Getting over the border was easy enough, exit stamp in Argentina took no time and at the Brazilian side there was a little more faff but once everything was x-rayed we were good to go. Feeling pretty refreshed once I got to my hostel I decided to have a wander around the town, the jumping off point to see Iguazu Falls. These are the widest falls in the world at 275m and Iguazu literally means ‘big water’. When you see the falls themselves you can see why.

Getting to them is easy enough .There are two sides to the falls: the Argentinian side which gets you closer to the actual individual waterfalls and the Brazilian side which gives amazing panoramic views of the them.

Argentinian Side


From the bus station in Puerto Iguazu you can just take a 60 pesos round trip to the national park, buses come every 20/30 minutes.. Once in the park, there are three main circuits which are must dos: the Garganta del Diablo (Devil’s Throat) trail which takes you right up to the biggest section and the centre piece of the falls, the Lower Circuit trail which takes you along the base of some of the falls and the Upper Circuit trail which takes you above a few of the others. Other trails include the Macuco Trail which is a 7km round trip to Salto Arrechea and not half as strenuous as it’s made out to be, and taking a boat trip to San Martin Island, but unfortunately this one was out of commission, probably due to recent rainfall.

Getting there relatively early, the best thing to do is take the train to the Devil’s Throat to try and avoid the big tour groups and later crowds. As you walk along the gangway, you can see the mist rising in the distance and when close enough you can hear the roar of the falls until you approach the site where you are at the end of the walkway looking into the water and getting soaked by the spray. It really is an amazing sight; a huge torrent of water exploding out into the river below, however you have to be quick with photos as the second a good photo opportunity comes, it is gone in the mist and both you and your camera will get wet.


Entrance to Devil's Throat

Approaching the Devil's Throat








Once you have been up and down to the Devil’s Throat, you can take it easy as the trails themselves are long enough not to get too caught up in crowds, only at the bottle neck view points do things start to get a little crowded.


On the Lower trail, you get a good soaking and vantage point around Salto Ramirez and Salto Bossetti, when open you can follow the path down to the dock to take the boat over to San Martin Island, and following the Upper Trail you have great views down into Saltos Dos Hermanos, Chico, Ramirez and Bossetti, culminating with great all round views of falls Mbigua, San Martin and Escondido right at the end of the Upper Trail around Salto Bernabe Mendez.




Lower trail

View of Saltos Adan, Eva and Bossetti

View of San Martin and Escondido

View of San Martin and Escondido

View along Lower Trail

Salto Alvar Nunex
 Upper trail

View over Bernabe Mendez

Above Salto Ramirez


Brazilian Side


This side is easily reached in a couple of ways: take a local bus to the Argentinian border, get it stamped, wait for another bus (if the one you were on left) to get to the Brazil border, get another stamp, get another bus to the park and repeat the process coming back, or sign up for a tour.
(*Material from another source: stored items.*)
==> config.mk <==
export PLATFORM = sky130hd
export DESIGN_NAME = cfs_top
export DESIGN_NICKNAME = d
export VERILOG_FILES = /design/src/cfs_pkg.sv /design/src/cfs_top.sv /design/src/cfs_pwm.sv
export SDC_FILE = /design/constraint.sdc
export NUM_CORES = 1
export LEC_CHECK = 0
export ABC_AREA = 1
export BUFFER_PORTS_ARGS = -buffer_cell sky130_fd_sc_hd__buf_4
export CORE_MARGIN = 1
export CORE_UTILIZATION = 33
export CTS_CLUSTER_DIAMETER = 30
export CTS_CLUSTER_SIZE = 20
export DETAILED_ROUTE_END_ITERATION = 8
export PLACE_DENSITY = 0.55
export RECOVER_POWER = 100
export SLEW_MARGIN = 20
export SYNTH_ARGS = -nofsm -noshare
export SYNTH_HDL_FRONTEND = slang
export SYNTH_HIERARCHICAL = 1
export SYNTH_SLANG_ARGS = --single-unit
==> constraint.sdc <==
create_clock -name i_mclk -period 1.8 [get_ports i_mclk]
set_input_delay 0.27 -clock i_mclk [delete_from_list [all_inputs] [get_ports i_mclk]]
set_output_delay 0.27 -clock i_mclk [all_outputs]
set_load 0.01 [all_outputs]
==> src/cfs_pkg.sv <==
// Constants shared by the charger fault and voltage select block.
package cfs_pkg;

  // Clock rate.
  localparam int CLK_KHZ = 125000;

  // Input over-voltage restart wait, 40 ms.
  localparam int INOV_RESTART_MS = 40;
  localparam int INOV_RESTART_CYC = INOV_RESTART_MS * CLK_KHZ;

  // Output under-voltage deglitch, 10 us.
  localparam int UV_DEGLITCH_US = 10;
  localparam int UV_DEGLITCH_CYC = (UV_DEGLITCH_US * CLK_KHZ + 999) / 1000;

  // Under-voltage blanking after startup, 3.5 ms.
  localparam int UV_BLANK_US = 3500;
  localparam int UV_BLANK_CYC = (UV_BLANK_US * CLK_KHZ + 999) / 1000;

  // Hiccup waiting period, 4.13 s.
  localparam int HICCUP_MS = 4130;
  localparam int HICCUP_CYC = HICCUP_MS * CLK_KHZ;

  // Longest voltage target transition, 100 ms.
  localparam int TRANS_MS = 100;
  localparam int TRANS_CYC = TRANS_MS * CLK_KHZ;

  // Switching cycle, 125 kHz, 99 percent longest duty.
  localparam int SW_KHZ = 125;
  localparam int SW_PERIOD_CYC = CLK_KHZ / SW_KHZ;
  localparam int MAX_DUTY_PCT = 99;
  localparam int MAX_ON_CYC = SW_PERIOD_CYC * MAX_DUTY_PCT / 100;
  localparam int DUTY_W = $clog2(SW_PERIOD_CYC);

  // Register map.
  localparam logic [7:0] ADDR_CTRL = 8'h00;
  localparam logic [7:0] ADDR_STATUS = 8'h04;
  localparam int CTRL_EN_BIT = 0;
  localparam logic CTRL_EN_RESET = 1'b1;
  localparam int ST_EN_BIT = 0;
  localparam int ST_SW_BIT = 1;
  localparam int ST_T9_BIT = 2;
  localparam int ST_DIS_BIT = 3;
  localparam int ST_HIC_BIT = 4;
  localparam int ST_HOT_BIT = 5;
  localparam int ST_INOV_BIT = 6;
  localparam int ST_OOV_BIT = 7;
  localparam int ST_TRANS_BIT = 8;

  // Decoded state of the voltage select pin.
  localparam logic [1:0] PIN_FLOAT = 2'h0;
  localparam logic [1:0] PIN_LOW = 2'h1;
  localparam logic [1:0] PIN_HIGH = 2'h2;

  // Data-line voltage request codes.
  localparam logic [1:0] DL_5V = 2'h0;
  localparam logic [1:0] DL_9V = 2'h1;
  localparam logic [1:0] DL_12V = 2'h2;

  typedef enum logic [1:0] {
    CFS_OFF,
    CFS_RUN,
    CFS_HICCUP
  } cfs_mode_e;

endpackage
===== src/logic/emdl_cfg.svh =====
// Constants for the emitter modulation and delay-lock block.
//
// Contract
// Software keeps emitter driver settings unchanged during a frame acquisition.
// Only one emitter output in use; open-drain driver may be disabled.
// Current select scales open-drain maximum to 100, 64, 46 or 33 percent.
// Torch bit holds the emitter output permanently active.
// Driver enable gates the driver circuits; set after reset.
// Inversion bit inverts both emitter outputs; cleared after reset.
// Slew control switches part of the driver on with a delay.
// Modulating modes carry a 50 percent square wave of at most 20 MHz.
// A synchronization period precedes acquisition once every N frames.
// Rate zero skips synchronization and keeps the last compensation delay.
// Software sets demodulation delay select to at least 1 before locking.
// Sync has pre-synchronization with loop off, then lock with loop on.
// Pre-sync defaults to 10 us, lock to 30 us; both programmable.
// Loop compares reference phase with feedback and adds emitter delay.
// Compensation delay is frozen until the next synchronization period.
// Software sets the rate to a multiple of the frame count.
// Delay line spans 6 ns to 76 ns in 7 ps steps.
// Loop enabled inserts at least 6 ns; demodulation delay select stays nonzero. Code only flags a zero select in misconf during lock.
// Software raises demodulation delay select above 1 for wide feedback drift.
// First filter averages over 8 to 512 pulses in binary steps.
// Second filter averages over 2 to 128 frames in binary steps.
// Averaged values are written back only when programmed counts are reached.
// Phase detector steps delay up when feedback leads, down when it lags.
`ifndef EMDL_CFG_SVH
`define EMDL_CFG_SVH
`define EMDL_CLK_PS 8000
`define EMDL_CYC_PER_US (1000000 / `EMDL_CLK_PS)
`define EMDL_PRE_US 16'd10
`define EMDL_LOCK_US 16'd30
`define EMDL_DLY_MIN_PS 6000
`define EMDL_DLY_MAX_PS 76000
`define EMDL_DLY_STEP_PS 7
`define EMDL_DLY_STEPS ((`EMDL_DLY_MAX_PS - `EMDL_DLY_MIN_PS) / `EMDL_DLY_STEP_PS)
`define EMDL_MOD_MAX_HZ 20000000
`define EMDL_CLK_HZ ((1000000000 / `EMDL_CLK_PS) * 1000)
`define EMDL_HALF_MIN ((`EMDL_CLK_HZ + 2 * `EMDL_MOD_MAX_HZ - 1) / (2 * `EMDL_MOD_MAX_HZ))
`define EMDL_REG_CTRL 6'h00
`define EMDL_REG_RATE 6'h04
`define EMDL_REG_PRE 6'h08
`define EMDL_REG_LOCK 6'h0C
`define EMDL_REG_DEMOD 6'h10
`define EMDL_REG_FILT 6'h14
`define EMDL_REG_HALF 6'h18
`define EMDL_REG_STAT 6'h1C
`define EMDL_CTRL_RST 7'h01
`define EMDL_DEMOD_RST 4'h1
`define EMDL_HALF_RST 8'h04
`define EMDL_S1_BASE 3
`define EMDL_S2_BASE 1
`define EMDL_SEL_MAX 3'd6
`endif


===== src/logic/emdl_pkg.sv =====
// Types shared by the emitter modulation and delay-lock block.
package emdl_pkg;
  typedef enum logic [2:0] {
    EMDL_ST_IDLE = 3'b001,
    EMDL_ST_PRE = 3'b010,
    EMDL_ST_LOCK = 3'b100
  } emdl_state_e;

  typedef struct packed {
    logic [1:0] cur_sel;
    logic torch;
    logic slew;
    logic inv;
    logic pp_en;
    logic drv_en;
  } emdl_ctrl_s;

  typedef struct packed {
    logic pushpull_emitter_out;
    logic od_on;
    logic od_aux;
    logic [1:0] cur_sel;
  } emdl_drv_s;
endpackage : emdl_pkg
Usually I would just go about the cheaper more drawn out route but the tour also included a buffet (which had insane meat options), some time in Ciudad del Este in Paraguay (which ended up being the biggest waste of time ever unless I wanted to buy cheap, knock off goods) and Itaipu Dam (which provided a wonderful tour in Spanish). In conclusion, maybe just going to the Brazilian side of the falls on my own steam would have been a better option.

The Brazilian side of the falls is much smaller than the Argentinian side but it does offer amazing panoramic views. The first view point gives spectacular views of the waterfalls around the Upper Trail on the Argentinian side and the further along ‘The Path of the Falls’ you go, the better they become. The end of the walkway leads into the water and again you are taken into the mist of the falls before heading up to the lookout tower for one more final photo opportunity.


View of Saltos Adan, Eva, Bossetti and Mbigua among others




View of Salto Tres Mosqueteros in the foreground, Salto Rivadavia in the background



Approaching the biggest fall on the Brazilia side








There are less falls on this side but better views of the Argentinian side, whereas the Argentinian side is better for getting up close and personal with the falls. All in all, I would say you have to go to both sides in order to get the most out of this amazing natural experience.